→ Instructions for the task
Every line below from the one containing "TX_SHIFT) && lastBit;" through the one containing "Post-synth EDFFs at 0" must be transcribed exactly. Omit all lines outside that stretch.

======== Material for this task ========

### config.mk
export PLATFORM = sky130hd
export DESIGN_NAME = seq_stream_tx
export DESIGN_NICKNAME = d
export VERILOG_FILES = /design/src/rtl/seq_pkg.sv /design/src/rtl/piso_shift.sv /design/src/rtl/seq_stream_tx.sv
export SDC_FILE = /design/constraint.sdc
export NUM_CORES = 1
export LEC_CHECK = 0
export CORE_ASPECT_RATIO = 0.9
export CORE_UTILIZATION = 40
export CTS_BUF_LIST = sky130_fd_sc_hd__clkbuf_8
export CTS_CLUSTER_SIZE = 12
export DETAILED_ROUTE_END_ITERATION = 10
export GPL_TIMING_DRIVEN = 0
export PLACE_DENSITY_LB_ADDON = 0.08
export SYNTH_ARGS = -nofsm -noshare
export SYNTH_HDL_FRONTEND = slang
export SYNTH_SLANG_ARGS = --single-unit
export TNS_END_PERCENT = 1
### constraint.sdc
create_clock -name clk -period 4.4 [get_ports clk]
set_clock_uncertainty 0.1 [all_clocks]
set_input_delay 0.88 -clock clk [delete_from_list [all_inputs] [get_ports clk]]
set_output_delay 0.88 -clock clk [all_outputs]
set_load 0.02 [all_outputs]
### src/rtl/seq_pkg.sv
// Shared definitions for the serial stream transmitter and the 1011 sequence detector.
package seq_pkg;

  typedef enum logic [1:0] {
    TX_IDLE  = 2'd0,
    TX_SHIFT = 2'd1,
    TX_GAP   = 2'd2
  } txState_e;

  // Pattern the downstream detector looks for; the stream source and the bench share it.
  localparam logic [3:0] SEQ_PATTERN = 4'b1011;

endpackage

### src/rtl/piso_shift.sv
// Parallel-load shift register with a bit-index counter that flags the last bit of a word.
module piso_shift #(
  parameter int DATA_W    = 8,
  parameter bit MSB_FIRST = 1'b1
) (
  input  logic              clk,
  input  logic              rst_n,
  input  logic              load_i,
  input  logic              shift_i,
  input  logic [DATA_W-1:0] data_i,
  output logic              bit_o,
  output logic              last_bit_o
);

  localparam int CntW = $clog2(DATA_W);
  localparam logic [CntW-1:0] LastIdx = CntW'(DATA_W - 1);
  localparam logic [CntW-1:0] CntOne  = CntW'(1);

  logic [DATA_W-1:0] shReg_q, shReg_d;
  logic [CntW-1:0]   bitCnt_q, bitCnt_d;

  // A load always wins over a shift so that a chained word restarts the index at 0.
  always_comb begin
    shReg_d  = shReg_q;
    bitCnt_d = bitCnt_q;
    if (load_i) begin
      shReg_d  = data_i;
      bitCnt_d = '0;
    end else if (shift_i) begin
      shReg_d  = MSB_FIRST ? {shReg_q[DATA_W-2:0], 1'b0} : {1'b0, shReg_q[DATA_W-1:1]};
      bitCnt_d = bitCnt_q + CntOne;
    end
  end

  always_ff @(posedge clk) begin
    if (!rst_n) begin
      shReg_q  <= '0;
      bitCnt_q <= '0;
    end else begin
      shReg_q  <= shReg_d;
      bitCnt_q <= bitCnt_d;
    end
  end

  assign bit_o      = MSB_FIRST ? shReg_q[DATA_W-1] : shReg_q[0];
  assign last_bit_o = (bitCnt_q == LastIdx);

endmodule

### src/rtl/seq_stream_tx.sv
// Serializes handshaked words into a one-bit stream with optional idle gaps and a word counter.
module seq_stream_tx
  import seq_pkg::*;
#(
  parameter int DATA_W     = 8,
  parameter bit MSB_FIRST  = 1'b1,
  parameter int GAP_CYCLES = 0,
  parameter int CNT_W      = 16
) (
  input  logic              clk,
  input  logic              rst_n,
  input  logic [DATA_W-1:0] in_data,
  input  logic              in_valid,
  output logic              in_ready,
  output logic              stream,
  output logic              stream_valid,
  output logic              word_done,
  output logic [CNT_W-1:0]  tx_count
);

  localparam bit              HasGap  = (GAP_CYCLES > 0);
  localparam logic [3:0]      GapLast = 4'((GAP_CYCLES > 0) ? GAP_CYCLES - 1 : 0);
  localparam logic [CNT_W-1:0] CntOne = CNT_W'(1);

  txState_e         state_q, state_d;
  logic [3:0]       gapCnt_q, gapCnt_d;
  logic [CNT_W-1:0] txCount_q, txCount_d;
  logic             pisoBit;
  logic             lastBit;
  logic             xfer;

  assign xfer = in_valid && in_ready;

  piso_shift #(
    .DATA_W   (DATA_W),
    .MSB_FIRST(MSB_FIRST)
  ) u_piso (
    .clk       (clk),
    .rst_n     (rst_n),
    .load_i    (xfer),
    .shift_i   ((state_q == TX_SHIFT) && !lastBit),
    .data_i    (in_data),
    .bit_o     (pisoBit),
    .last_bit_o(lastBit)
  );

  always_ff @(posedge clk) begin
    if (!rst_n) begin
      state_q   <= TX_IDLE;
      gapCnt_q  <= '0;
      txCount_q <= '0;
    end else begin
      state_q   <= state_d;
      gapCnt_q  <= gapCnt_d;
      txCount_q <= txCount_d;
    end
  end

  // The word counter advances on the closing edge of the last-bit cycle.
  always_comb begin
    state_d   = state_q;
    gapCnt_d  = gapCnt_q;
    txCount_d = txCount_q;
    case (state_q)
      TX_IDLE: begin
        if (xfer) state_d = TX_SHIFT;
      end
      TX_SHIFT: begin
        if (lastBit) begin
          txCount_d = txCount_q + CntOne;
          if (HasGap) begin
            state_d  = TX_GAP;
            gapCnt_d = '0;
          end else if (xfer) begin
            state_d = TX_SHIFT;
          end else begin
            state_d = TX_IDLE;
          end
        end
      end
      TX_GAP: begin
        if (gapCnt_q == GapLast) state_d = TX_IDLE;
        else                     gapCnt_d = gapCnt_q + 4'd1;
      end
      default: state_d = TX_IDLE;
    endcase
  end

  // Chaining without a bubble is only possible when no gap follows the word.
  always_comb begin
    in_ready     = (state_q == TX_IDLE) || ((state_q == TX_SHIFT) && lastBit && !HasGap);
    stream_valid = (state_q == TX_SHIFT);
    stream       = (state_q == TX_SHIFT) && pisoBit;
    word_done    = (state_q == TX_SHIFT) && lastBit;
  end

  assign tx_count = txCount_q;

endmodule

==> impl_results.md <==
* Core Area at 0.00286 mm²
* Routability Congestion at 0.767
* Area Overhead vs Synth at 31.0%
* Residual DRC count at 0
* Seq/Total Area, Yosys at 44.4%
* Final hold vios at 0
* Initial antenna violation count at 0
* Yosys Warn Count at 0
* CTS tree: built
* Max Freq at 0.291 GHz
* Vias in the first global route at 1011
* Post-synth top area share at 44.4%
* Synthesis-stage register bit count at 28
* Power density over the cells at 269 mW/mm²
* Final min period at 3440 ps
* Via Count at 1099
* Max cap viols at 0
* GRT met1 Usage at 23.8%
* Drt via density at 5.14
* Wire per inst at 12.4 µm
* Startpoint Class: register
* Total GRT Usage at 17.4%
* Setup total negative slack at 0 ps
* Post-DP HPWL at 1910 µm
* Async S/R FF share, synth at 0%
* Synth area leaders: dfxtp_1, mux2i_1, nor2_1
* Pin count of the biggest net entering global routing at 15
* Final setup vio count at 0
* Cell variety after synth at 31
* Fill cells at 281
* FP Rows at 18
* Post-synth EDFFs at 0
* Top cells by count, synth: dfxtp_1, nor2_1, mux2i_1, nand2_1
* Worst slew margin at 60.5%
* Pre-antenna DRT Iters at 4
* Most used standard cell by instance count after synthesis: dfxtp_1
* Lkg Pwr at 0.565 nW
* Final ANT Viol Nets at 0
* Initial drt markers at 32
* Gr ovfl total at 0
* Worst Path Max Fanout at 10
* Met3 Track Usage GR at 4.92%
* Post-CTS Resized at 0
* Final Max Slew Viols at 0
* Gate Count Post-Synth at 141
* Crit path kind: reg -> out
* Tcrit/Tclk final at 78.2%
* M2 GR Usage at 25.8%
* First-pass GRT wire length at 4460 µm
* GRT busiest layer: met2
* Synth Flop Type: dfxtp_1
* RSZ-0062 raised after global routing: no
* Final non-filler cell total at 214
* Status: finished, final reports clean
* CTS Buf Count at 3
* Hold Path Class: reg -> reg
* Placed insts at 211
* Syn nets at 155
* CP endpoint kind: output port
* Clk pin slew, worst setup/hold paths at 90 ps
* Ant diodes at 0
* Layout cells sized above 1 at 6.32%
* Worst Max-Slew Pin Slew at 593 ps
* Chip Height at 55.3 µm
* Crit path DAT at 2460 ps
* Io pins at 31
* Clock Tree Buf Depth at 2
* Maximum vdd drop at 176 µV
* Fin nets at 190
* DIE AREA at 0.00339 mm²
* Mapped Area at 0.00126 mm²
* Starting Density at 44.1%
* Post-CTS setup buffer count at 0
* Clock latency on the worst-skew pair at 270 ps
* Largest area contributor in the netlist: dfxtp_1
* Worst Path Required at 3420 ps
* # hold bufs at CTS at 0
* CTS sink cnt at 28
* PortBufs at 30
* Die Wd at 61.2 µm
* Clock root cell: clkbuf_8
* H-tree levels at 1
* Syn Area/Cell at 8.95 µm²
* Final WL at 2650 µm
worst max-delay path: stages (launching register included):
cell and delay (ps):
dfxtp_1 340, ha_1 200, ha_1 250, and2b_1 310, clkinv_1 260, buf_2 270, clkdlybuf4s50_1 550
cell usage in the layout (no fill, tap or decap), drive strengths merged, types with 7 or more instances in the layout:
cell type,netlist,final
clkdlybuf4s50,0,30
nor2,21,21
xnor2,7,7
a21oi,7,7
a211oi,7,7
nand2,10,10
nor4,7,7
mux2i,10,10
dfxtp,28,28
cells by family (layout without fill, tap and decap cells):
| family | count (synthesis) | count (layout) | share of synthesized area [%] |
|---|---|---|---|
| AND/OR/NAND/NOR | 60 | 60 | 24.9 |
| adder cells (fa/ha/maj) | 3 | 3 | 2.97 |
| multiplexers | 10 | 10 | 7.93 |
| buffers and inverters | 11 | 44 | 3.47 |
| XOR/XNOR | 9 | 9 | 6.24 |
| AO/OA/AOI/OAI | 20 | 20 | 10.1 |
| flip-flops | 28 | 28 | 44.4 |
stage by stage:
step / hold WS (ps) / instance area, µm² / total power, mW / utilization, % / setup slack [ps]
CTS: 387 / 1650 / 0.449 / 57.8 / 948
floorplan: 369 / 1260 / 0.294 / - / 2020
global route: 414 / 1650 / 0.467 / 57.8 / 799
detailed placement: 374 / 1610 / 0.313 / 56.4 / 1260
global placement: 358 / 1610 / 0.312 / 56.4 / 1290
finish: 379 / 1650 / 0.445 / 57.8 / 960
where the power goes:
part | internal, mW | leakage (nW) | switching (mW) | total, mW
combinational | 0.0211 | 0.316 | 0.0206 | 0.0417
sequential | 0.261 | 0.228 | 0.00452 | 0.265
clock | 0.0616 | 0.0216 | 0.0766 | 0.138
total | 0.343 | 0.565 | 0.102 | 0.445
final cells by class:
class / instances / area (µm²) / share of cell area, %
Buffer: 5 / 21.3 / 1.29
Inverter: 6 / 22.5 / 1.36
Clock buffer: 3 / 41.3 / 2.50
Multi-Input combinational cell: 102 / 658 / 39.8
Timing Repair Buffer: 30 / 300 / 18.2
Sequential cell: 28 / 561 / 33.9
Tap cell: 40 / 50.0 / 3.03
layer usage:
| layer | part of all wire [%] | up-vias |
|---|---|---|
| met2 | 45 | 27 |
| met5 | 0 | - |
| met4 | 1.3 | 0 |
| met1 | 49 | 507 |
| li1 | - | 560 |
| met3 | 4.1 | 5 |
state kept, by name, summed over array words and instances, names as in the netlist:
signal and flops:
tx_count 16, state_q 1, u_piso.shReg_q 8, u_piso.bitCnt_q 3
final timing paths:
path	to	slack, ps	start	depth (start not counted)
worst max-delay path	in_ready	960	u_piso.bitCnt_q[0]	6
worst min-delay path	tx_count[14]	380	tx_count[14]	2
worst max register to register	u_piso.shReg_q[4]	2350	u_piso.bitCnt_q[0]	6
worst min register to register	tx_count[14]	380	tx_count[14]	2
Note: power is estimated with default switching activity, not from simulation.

========

→ Written response
    word_done    = (state_q == TX_SHIFT) && lastBit;
  end

  assign tx_count = txCount_q;

endmodule

==> impl_results.md <==
* Core Area at 0.00286 mm²
* Routability Congestion at 0.767
* Area Overhead vs Synth at 31.0%
* Residual DRC count at 0
* Seq/Total Area, Yosys at 44.4%
* Final hold vios at 0
* Initial antenna violation count at 0
* Yosys Warn Count at 0
* CTS tree: built
* Max Freq at 0.291 GHz
* Vias in the first global route at 1011
* Post-synth top area share at 44.4%
* Synthesis-stage register bit count at 28
* Power density over the cells at 269 mW/mm²
* Final min period at 3440 ps
* Via Count at 1099
* Max cap viols at 0
* GRT met1 Usage at 23.8%
* Drt via density at 5.14
* Wire per inst at 12.4 µm
* Startpoint Class: register
* Total GRT Usage at 17.4%
* Setup total negative slack at 0 ps
* Post-DP HPWL at 1910 µm
* Async S/R FF share, synth at 0%
* Synth area leaders: dfxtp_1, mux2i_1, nor2_1
* Pin count of the biggest net entering global routing at 15
* Final setup vio count at 0
* Cell variety after synth at 31
* Fill cells at 281
* FP Rows at 18
* Post-synth EDFFs at 0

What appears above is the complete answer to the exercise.